Extract each line of the records below that contains the word "placement".

(Records provided begins)

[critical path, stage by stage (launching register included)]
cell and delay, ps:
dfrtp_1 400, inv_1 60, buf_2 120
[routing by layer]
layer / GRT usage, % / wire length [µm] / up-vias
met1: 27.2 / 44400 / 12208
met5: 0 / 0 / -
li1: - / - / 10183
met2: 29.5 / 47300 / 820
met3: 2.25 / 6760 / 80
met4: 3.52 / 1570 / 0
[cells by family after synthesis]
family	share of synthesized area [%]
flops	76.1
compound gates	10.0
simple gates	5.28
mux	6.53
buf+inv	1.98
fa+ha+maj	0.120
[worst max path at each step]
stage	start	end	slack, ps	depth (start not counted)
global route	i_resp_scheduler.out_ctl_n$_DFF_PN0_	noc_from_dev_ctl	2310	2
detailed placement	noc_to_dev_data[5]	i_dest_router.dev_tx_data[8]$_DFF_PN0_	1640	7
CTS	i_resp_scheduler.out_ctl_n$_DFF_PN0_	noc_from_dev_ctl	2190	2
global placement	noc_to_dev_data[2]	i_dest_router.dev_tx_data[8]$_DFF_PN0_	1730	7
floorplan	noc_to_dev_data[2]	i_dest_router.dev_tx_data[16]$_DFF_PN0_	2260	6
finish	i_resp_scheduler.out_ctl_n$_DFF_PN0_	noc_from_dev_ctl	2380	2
Source: an optimization exercise on an open RTL-to-GDS flow (aim: a short achievable clock period and few clock cycles per item). Production flows keep margins and buffers that such runs may drop.
Function was checked by simulation only, so behaviour that the tests miss may differ from the original.
Power is estimated from default activity; no workload was simulated.

==> module bmem_line_adapter, before the edit <==
module bmem_line_adapter #(
    parameter int ADDR_W = 32,
    parameter int BEAT_W = 64,
    parameter int BEATS  = 4
) (
    input  logic                      clk,
    input  logic                      rst,
    input  logic [ADDR_W-1:0]         i_addr,
    input  logic                      i_read,
    output logic [BEAT_W*BEATS-1:0]   i_rdata,
    output logic                      i_resp,
    input  logic [ADDR_W-1:0]         d_addr,
    input  logic                      d_read,
    input  logic                      d_write,
    input  logic [BEAT_W*BEATS-1:0]   d_wdata,
    output logic [BEAT_W*BEATS-1:0]   d_rdata,
    output logic                      d_resp,
    output logic [ADDR_W-1:0]         bmem_addr,
    output logic                      bmem_read,
    output logic                      bmem_write,
    output logic [BEAT_W-1:0]         bmem_wdata,
    input  logic                      bmem_ready,
    input  logic [ADDR_W-1:0]         bmem_raddr,
    input  logic [BEAT_W-1:0]         bmem_rdata,
    input  logic                      bmem_rvalid
);
    localparam int LINE_W = BEAT_W * BEATS;
    localparam int CNT_W  = $clog2(BEATS);
    localparam int OFS    = bmem_pkg::OFFSET_BITS;
    localparam int LA_W   = ADDR_W - OFS;
    localparam logic [CNT_W-1:0] LAST_BEAT = CNT_W'(BEATS - 1);
    logic               i_rq, d_rq, d_wr_q;
    logic               rreq_q, rwait_q, wr_q;
    logic               idle;
    logic [CNT_W-1:0]   rcnt_q, wcnt_q;
    logic               cur_d_q, last_d_q, i_taken_q, d_taken_q;
    logic [LA_W-1:0]    la_q;         
    logic [LA_W-1:0]    rd_la_q;      
    logic [BEAT_W-1:0]  wdata_q;
    logic               i_resp_q, d_resp_q;
    logic [BEAT_W-1:0]  rdata_q, top_i_q, top_d_q;
    logic               hit_q;
    logic [CNT_W-1:0]   hidx_q;
    logic [LINE_W-BEAT_W-1:0] asm_i_q, asm_d_q;
    logic               pend_i, pend_d, nxt_d, nxt_valid, nxt_wr;
    logic [LA_W-1:0]    nxt_la;
    logic               hit, rd_done, wr_last, wr_done, start;
    assign pend_i = i_rq & ~i_taken_q;
    assign pend_d = d_rq & ~d_taken_q;
    rr_arbiter2 u_arb (
        .req_i   (pend_i),
        .req_d   (pend_d),
        .last_d  (last_d_q),
        .gnt_d   (nxt_d),
        .any_req (nxt_valid)
    );
    assign nxt_wr = nxt_d & d_wr_q;
    assign nxt_la = nxt_d ? d_addr[ADDR_W-1:OFS] : i_addr[ADDR_W-1:OFS];
    assign idle   = ~(rreq_q | rwait_q | wr_q);
    assign hit     = rwait_q & bmem_rvalid & (bmem_raddr == {rd_la_q, {OFS{1'b0}}});
    assign rd_done = hit & (rcnt_q == LAST_BEAT);
    assign wr_last = wr_q & (wcnt_q == LAST_BEAT);
    assign wr_done = wr_last & bmem_ready;
    assign start   = nxt_valid & (idle | rd_done | wr_done);
    always_ff @(posedge clk or posedge rst) begin
        if (rst) begin
            i_rq      <= 1'b0;
            d_rq      <= 1'b0;
            d_wr_q    <= 1'b0;
            rreq_q    <= 1'b0;
            rwait_q   <= 1'b0;
            wr_q      <= 1'b0;
            rcnt_q    <= '0;
            wcnt_q    <= '0;
            cur_d_q   <= 1'b0;
            last_d_q  <= 1'b0;
            i_taken_q <= 1'b0;
            d_taken_q <= 1'b0;
            i_resp_q  <= 1'b0;
            d_resp_q  <= 1'b0;
            hit_q     <= 1'b0;
            hidx_q    <= '0;
        end else begin
            i_rq      <= i_read & ~i_resp_q;
            d_rq      <= (d_read | d_write) & ~d_resp_q;
            d_wr_q    <= d_write;
            rreq_q  <= (rreq_q & ~bmem_ready) | (start & ~nxt_wr);
            wr_q    <= (wr_q & ~wr_done) | (start & nxt_wr);
            rwait_q <= (rreq_q & bmem_ready) | (rwait_q & ~rd_done);
            rcnt_q  <= rwait_q ? rcnt_q + CNT_W'(hit) : '0;
            wcnt_q  <= wr_q ? wcnt_q + CNT_W'(bmem_ready) : '0;
            if (start) begin
                cur_d_q  <= nxt_d;
                last_d_q <= nxt_d;
            end
            i_taken_q <= (start & ~nxt_d) | (i_taken_q & ~i_resp_q);
            d_taken_q <= (start & nxt_d) | (d_taken_q & ~d_resp_q);
            i_resp_q <= rd_done & ~cur_d_q;
            d_resp_q <= (rd_done & cur_d_q) | wr_done;
            hit_q  <= hit;
            hidx_q <= rcnt_q;
        end
    end
    always_ff @(posedge clk) begin
        if (bmem_ready) begin
            if (!(wr_q && !wr_last))
                la_q <= nxt_la;
        end else begin
            if (!(wr_q || rreq_q))
                la_q <= nxt_la;
        end
        if (rreq_q)
            rd_la_q <= la_q;
        if (wr_q) begin
            if (bmem_ready)
                wdata_q <= d_wdata[CNT_W'(wcnt_q + 1'b1)*BEAT_W +: BEAT_W];
        end else begin
            wdata_q <= d_wdata[BEAT_W-1:0];
        end
        rdata_q <= bmem_rdata;
        if (rwait_q && !cur_d_q)
            top_i_q <= bmem_rdata;
        if (rwait_q && cur_d_q)
            top_d_q <= bmem_rdata;
        if (hit_q && hidx_q != LAST_BEAT) begin
            if (!cur_d_q)
                asm_i_q[hidx_q*BEAT_W +: BEAT_W] <= rdata_q;
            else
                asm_d_q[hidx_q*BEAT_W +: BEAT_W] <= rdata_q;
        end
    end
    assign bmem_addr  = {la_q, {OFS{1'b0}}};
    assign bmem_read  = rreq_q;
    assign bmem_write = wr_q;
    assign bmem_wdata = wdata_q;
    assign i_resp     = i_resp_q;
    assign d_resp     = d_resp_q;
    assign i_rdata    = {top_i_q, asm_i_q};
    assign d_rdata    = {top_d_q, asm_d_q};
endmodule
From an optimization exercise on the open Yosys and OpenROAD flow, aimed at small area; shortcuts taken in it are not production practice.
Where RTL was checked, it was by simulation tests only, not by an equivalence proof against the original.
Power is estimated from default activity; no workload was simulated.

Design sm_top, start of the top module:
module sm_top (
    input  logic               clk,
    input  logic               rst,
    input  sm_isa_pkg::instr_t instruction,
    output sm_data_pkg::pc_t   pc,
    input  logic               shift_dir,
    input  sm_data_pkg::word_t tx_data,
    input  logic               tx_valid,
    output logic               tx_ready,
    output sm_data_pkg::word_t rx_data,
    output logic               rx_valid,
    input  logic               rx_ready
);
clock: 5.0 ns
lec_check: 0
cap_margin: 20
core_margin: 2
core_utilization: 40
place_density: 0.8
slew_margin: 20
synth_hierarchical: 1
standard.sh (not shown) runs the stock make flow with config.mk's settings and CLKGATE_MAP_FILE= SYNTH_SCRIPT=/design/flow/synth_recipe.tcl, a recipe that flattens the netlist after the stock synthesis.
==> flow/flow/run.sh <==
#!/bin/bash
# The standard layout, with two changes: the port buffers are the
# smallest buffer cell, and clock tree synthesis uses small clock buffers in
# small clusters and adds no dummy loads.
set -euo pipefail
export BUFFER_PORTS_ARGS="-buffer_cell sky130_fd_sc_hd__buf_1"
export CTS_ARGS="-sink_clustering_enable -repair_clock_nets -dont_use_dummy_load -buf_list {sky130_fd_sc_hd__clkbuf_4} -sink_clustering_size 8 -sink_clustering_max_diameter 40"
bash standard.sh > standard.log 2>&1
Rerun with:
--- a/flow/design.v
+++ b/flow/design.v
@@ -121,17 +121,17 @@
     assign o_b = (is_pull && fifo_empty && !dst[0]) || (is_mov && src_ok && dst == 3'd7);
     logic load;
     assign load = pop || o_b;
     logic [4:0] ramt;
     logic [5:0] nfield;
     assign ramt   = is_out ? (shift_dir ? (5'd0 - opnd) : opnd) : 5'd0;
     assign nfield = is_out ? {(opnd == 5'd0) || !osr_valid, opnd} : {load || !osr_valid, 5'd0};
-    logic [31:0] b, nb0, zlow, rot, lowmask, keep;
+    logic [31:0] b, b0, zlow, rot, lowmask, keep;
     logic        b_zero;
-    sm_zpre u_zpre (.en(is_jmp), .nb(nb0), .zlow(zlow), .zero(b_zero));
+    sm_zpre u_zpre (.en(is_jmp), .b(b0), .zlow(zlow), .zero(b_zero));
     logic [31:0] r1, r2, r3, r4;
     sm_rstage #(.K(1),  .INV(1)) u_r0 (.a(osr), .s(ramt[0]), .y(r1));
     sm_rstage #(.K(2),  .INV(1)) u_r1 (.a(r1),  .s(ramt[1]), .y(r2));
     sm_rstage #(.K(4),  .INV(1)) u_r2 (.a(r2),  .s(ramt[2]), .y(r3));
     sm_rstage #(.K(8),  .INV(1)) u_r3 (.a(r3),  .s(ramt[3]), .y(r4));
     sm_rstage #(.K(16), .INV(0)) u_r4 (.a(r4),  .s(ramt[4]), .y(rot));
     sm_therm u_therm (.n(nfield), .lt(lowmask));
@@ -168,15 +168,15 @@
     always_comb begin
         for (int k = 0; k < 4; k++) rsel[k] = pop && (rd_ptr == 2'(k));
     end
     logic [31:0] w, osr_next;
     for (genvar i = 0; i < 32; i++) begin : g_bit
         sm_bsel u_bsel (
             .x(x[i]), .y(y[i]), .osr(osr[i]), .rot(rot[i]),
-            .bx(bx), .by(by), .bo(bo), .br(br), .nb0(nb0[i]), .b(b[i])
+            .bx(bx), .by(by), .bo(bo), .br(br), .b0(b0[i]), .b(b[i])
         );
         if (i < 5) begin : g_low
             sm_wsel_imm u_wsel (
                 .b(b[i]), .zlow(zlow[i]), .lm(lowmask[i]), .imm(opnd[i]),
                 .full(!is_out), .w_set(w_set), .w(w[i])
             );
         end else begin : g_high
@@ -235,28 +235,26 @@
     input  logic y,
     input  logic osr,
     input  logic rot,
     input  logic bx,
     input  logic by,
     input  logic bo,
     input  logic br,
-    output logic nb0,
+    output logic b0,
     output logic b
 );
-    assign nb0 = ~((bx & x) | (by & y) | (bo & osr));
-    assign b   = ~nb0 | (br & rot);
+    assign b0 = (bx & x) | (by & y) | (bo & osr);
+    assign b  = b0 | (br & rot);
 endmodule
 module sm_zpre (
     input  logic        en,
-    input  logic [31:0] nb,
+    input  logic [31:0] b,
     output logic [31:0] zlow,
     output logic        zero
 );
-    logic [31:0] b;
-    assign b = ~nb;
     logic [8:0] gz;
     assign gz[0] = en;
     for (genvar g = 0; g < 8; g++) begin : g_grp
         assign gz[g+1]      = gz[g] & ~|b[4*g+3:4*g];
         assign zlow[4*g]    = gz[g];
         assign zlow[4*g+1]  = gz[g] & ~b[4*g];
         assign zlow[4*g+2]  = gz[g] & ~|b[4*g+1:4*g];
Result:
- power grows by 0.66%
- register-to-register slack stays flat
- sequential power is about the same
- worst setup slack improved by 0.088 ns
- maximum frequency goes up by 2.0%
- count of clock-buffer cells in the layout is unchanged
- wire length climbs by 1.7%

(Records provided ends)

▶ Reply
detailed placement	noc_to_dev_data[5]	i_dest_router.dev_tx_data[8]$_DFF_PN0_	1640	7
global placement	noc_to_dev_data[2]	i_dest_router.dev_tx_data[8]$_DFF_PN0_	1730	7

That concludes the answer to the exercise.